HASH IN THE NEWS - Running club members face felony charges for hazmat scare at IKEA
Running club members face felony charges for hazmat scare at IKEA
By CARA RUBINSKY Associated Press Writer
NEW HAVEN, Conn. - Daniel Salchow and his sister, Dorothee, planned to spend a pleasant afternoon marking a trail for fellow members of their offbeat running and drinking club.
Instead, they wound up in police custody after their clue of choice _ flour _ set off a bioterrorism scare and forced hundreds to evacuate an IKEA furniture store Thursday.
"It was absolutely not in any way what we intended and not what we anticipated," Salchow said Friday at the New Haven courthouse.
Salchow, a New Haven ophthalmologist, and his sister, who is visiting from Hamburg, Germany, were charged with first-degree breach of peace, a felony.
The siblings are part of the Hash House Harriers, which bills itself as a "drinking club with a running problem" and has more than 1,800 chapters around the world. The runs typically end with beer stops at pubs or homes.
The club started in Malaysia in the late 1930s, when British citizens modified an old game called hares and hounds.
The Salchows said they have sprinkled flour everywhere from New York to California without incident.

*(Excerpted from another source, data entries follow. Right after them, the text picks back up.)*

[src/rtl/urv_mem_pkg.sv]
// Shared types and constants for the urv_cpu single-port memory arbiter.
package urv_mem_pkg;

  typedef enum logic [1:0] {
    TAG_NONE   = 2'd0,
    TAG_IFETCH = 2'd1,
    TAG_DLOAD  = 2'd2,
    TAG_DIO    = 2'd3
  } tag_e;

  typedef enum logic [1:0] {
    REQ_NONE  = 2'd0,
    REQ_FETCH = 2'd1,
    REQ_LOAD  = 2'd2,
    REQ_STORE = 2'd3
  } req_kind_e;

  localparam logic [31:0] IO_ADDR_DEFAULT = 32'h1000_0000;

endpackage

[src/rtl/urv_arb_prio.sv]
// Eligibility masking and data-over-fetch grant selection.
// With URV_ARB_FAIR_EN defined, a starvation counter forces a fetch grant.
module urv_arb_prio
  import urv_mem_pkg::*;
#(
  parameter int unsigned STARVE_MAX = 4
) (
  input  logic clk_i,
  input  logic rst_i,
  input  logic im_req_i,
  input  logic dm_req_i,
  input  logic fetch_busy_i,
  input  logic data_busy_i,
  output logic gnt_fetch_o,
  output logic gnt_data_o
);

  logic fetch_elig;
  logic data_elig;
  logic fetch_first;

  // A requester with a response in flight sits out this cycle.
  assign fetch_elig = im_req_i && !fetch_busy_i && !rst_i;
  assign data_elig  = dm_req_i && !data_busy_i && !rst_i;

`ifdef URV_ARB_FAIR_EN
  localparam int unsigned CW = $clog2(STARVE_MAX + 1);

  logic [CW-1:0] starve_q;

  assign fetch_first = (starve_q >= CW'(STARVE_MAX));

  // Counts data grants that overtook an eligible fetch.
  always_ff @(posedge clk_i) begin
    if (rst_i) begin
      starve_q <= '0;
    end else if (gnt_fetch_o) begin
      starve_q <= '0;
    end else if (gnt_data_o && fetch_elig && !fetch_first) begin
      starve_q <= starve_q + CW'(1);
    end
  end
`else
  logic unused_fair;

  assign fetch_first = 1'b0;
  assign unused_fair = clk_i ^ (STARVE_MAX == 0);
`endif

  assign gnt_fetch_o = fetch_elig && (!data_elig || fetch_first);
  assign gnt_data_o  = data_elig && !gnt_fetch_o;

endmodule

[src/rtl/urv_mem_arbiter.sv]
// Shares one single-port RAM between urv_cpu fetch and data ports, with one I/O word.
// Optional fetch starvation guard: define URV_ARB_FAIR_EN.
module urv_mem_arbiter
  import urv_mem_pkg::*;
#(
  parameter int unsigned ADDR_BITS  = 16,
  parameter logic [31:0] IO_ADDR    = IO_ADDR_DEFAULT,
  parameter int unsigned STARVE_MAX = 4
) (
  input  logic                 clk_i,
  input  logic                 rst_i,
  input  logic                 im_req_i,
  input  logic [31:0]          im_addr_i,
  output logic [31:0]          im_data_o,
  output logic                 im_valid_o,
  input  logic [31:0]          dm_addr_i,
  input  logic [31:0]          dm_data_s_i,
  input  logic [3:0]           dm_data_select_i,
  input  logic                 dm_load_i,
  input  logic                 dm_store_i,
  output logic [31:0]          dm_data_l_o,
  output logic                 dm_load_done_o,
  output logic                 dm_store_done_o,
  output logic                 dm_ready_o,
  output logic                 ram_en_o,
  output logic [ADDR_BITS-3:0] ram_addr_o,
  output logic [3:0]           ram_we_o,
  output logic [31:0]          ram_wdata_o,
  input  logic [31:0]          ram_rdata_i,
  output logic                 io_we_o,
  output logic [31:0]          io_wdata_o,
  input  logic [31:0]          io_rdata_i
);

  tag_e        tag_q;
  logic        store_done_q;
  logic [31:0] io_hold_q;

  req_kind_e   dm_kind;
  logic        dm_is_io;
  logic        fetch_busy;
  logic        data_busy;
  logic        gnt_fetch;
  logic        gnt_data;
  logic        unused_im_addr;

  // Store wins if the CPU ever raises load and store together.
  assign dm_kind    = dm_store_i ? REQ_STORE : (dm_load_i ? REQ_LOAD : REQ_NONE);
  assign dm_is_io   = (dm_addr_i == IO_ADDR);
  assign fetch_busy = (tag_q == TAG_IFETCH);
  assign data_busy  = (tag_q == TAG_DLOAD) || (tag_q == TAG_DIO) || store_done_q;

  assign unused_im_addr = ^{im_addr_i[31:ADDR_BITS], im_addr_i[1:0]};

  urv_arb_prio #(
    .STARVE_MAX (STARVE_MAX)
  ) u_prio (
    .clk_i        (clk_i),
    .rst_i        (rst_i),
    .im_req_i     (im_req_i),
    .dm_req_i     (dm_kind != REQ_NONE),
    .fetch_busy_i (fetch_busy),
    .data_busy_i  (data_busy),
    .gnt_fetch_o  (gnt_fetch),
    .gnt_data_o   (gnt_data)
  );

  // RAM and I/O strobes are driven in the grant cycle.
  always_comb begin
    ram_en_o    = 1'b0;
    ram_addr_o  = '0;
    ram_we_o    = '0;
    ram_wdata_o = '0;
    io_we_o     = 1'b0;
    io_wdata_o  = '0;
    if (gnt_data) begin
      if (dm_is_io) begin
        if (dm_kind == REQ_STORE) begin
          io_we_o    = 1'b1;
          io_wdata_o = dm_data_s_i;
        end
      end else begin
        ram_en_o   = 1'b1;
        ram_addr_o = dm_addr_i[ADDR_BITS-1:2];
        if (dm_kind == REQ_STORE) begin
          ram_we_o    = dm_data_select_i;
          ram_wdata_o = dm_data_s_i;
        end
      end
    end else if (gnt_fetch) begin
      ram_en_o   = 1'b1;
      ram_addr_o = im_addr_i[ADDR_BITS-1:2];
    end
  end

  // Owner of the response arriving next cycle.
  always_ff @(posedge clk_i) begin
    if (rst_i) begin
      tag_q        <= TAG_NONE;
      store_done_q <= 1'b0;
      io_hold_q    <= '0;
    end else begin
      tag_q        <= TAG_NONE;
      store_done_q <= 1'b0;
      if (gnt_data) begin
        if (dm_kind == REQ_STORE) begin
          store_done_q <= 1'b1;
        end else if (dm_is_io) begin
          tag_q     <= TAG_DIO;
          io_hold_q <= io_rdata_i;
        end else begin
          tag_q <= TAG_DLOAD;
        end
      end else if (gnt_fetch) begin
        tag_q <= TAG_IFETCH;
      end
    end
  end

  // Response steering; reset suppresses any pulse from a discarded access.
  always_comb begin
    im_valid_o      = 1'b0;
    im_data_o       = '0;
    dm_load_done_o  = 1'b0;
    dm_data_l_o     = '0;
    dm_store_done_o = store_done_q && !rst_i;
    dm_ready_o      = rst_i || !data_busy;
    if (!rst_i) begin
      case (tag_q)
        TAG_IFETCH: begin
          im_valid_o = 1'b1;
          im_data_o  = ram_rdata_i;
        end
        TAG_DLOAD: begin
          dm_load_done_o = 1'b1;
          dm_data_l_o    = ram_rdata_i;
        end
        TAG_DIO: begin
          dm_load_done_o = 1'b1;
          dm_data_l_o    = io_hold_q;
        end
        default: ;
      endcase
    end
  end

endmodule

"We had done the exact same thing in Washington, D.C., as recently as two months ago," Dr. Salchow said.
He and his wife, whom he met through the running group in New York, recently moved to New Haven, where he works with needy children through a Yale University program.
The four-mile run on Thursday, the New Haven club's fourth, was also a birthday celebration for Salchow, who turned 36 on Friday.
To make things interesting, he and Dorothee, 31, decided to route runners through the massive IKEA parking lot. They were the hares, meaning they marked the trail for others, the hounds, to follow. The idea is to use symbols to direct runners, throwing in some dead ends and forks in the trail as challenges.
Just before 5 p.m., police fielded a call that someone was sprinkling powder on the ground. The popular store was evacuated and remained closed the rest of the night.
Salchow was at home waiting for the other runners to arrive for an after-party when his wife called to say there was a problem. He biked to IKEA and tried to explain to officers that the powder was just harmless flour.
City officials weren't amused. The incident prompted a massive response from New Haven police and surrounding towns.
Mayoral spokeswoman Jessica Mayorga said the city plans to seek restitution from the Salchows and will meet Monday to decide how much.
She said they should not have used the flour if they knew it had caused scares in the past.
"You see powder connected by arrows and chalk, you never know," she said. "It could be a terrorist, it could be something more serious. We're thankful it wasn't, but there were a lot of resources that went into figuring that out."
IKEA did not reopen until Friday morning. The shutdown came at a busy time _ just as college students begin returning for fall classes. The store would not provide an estimate of the cost of closing. Assistant manager Lynn Deffendall said employees offered to deliver furniture to some customers who had driven more than two hours.
"We do know that unfortunately it was inconvenient for customers, but safety will always be number one for both our customers and the co-workers," she said.
The offbeat club's tactics have caused problems elsewhere.
In 2002, a trail of flour caused a mall in Fayetteville, N.C. to evacuate for two hours. A few months earlier, two runners in Oxford, Miss., were arrested after using small piles of white powder to mark a route through a busy downtown square.
Salchow said in the wake of Sept. 11, hashers started using chalk to mark their courses. But as tensions eased, they went back to flour because it is biodegradable. He said they'll start using chalk again or find somewhere else to run.
The Salchows were released on promises to appear in court. They're due back in court Sept. 14.
"Not in my wildest dreams did I ever anticipate anything like that," he said.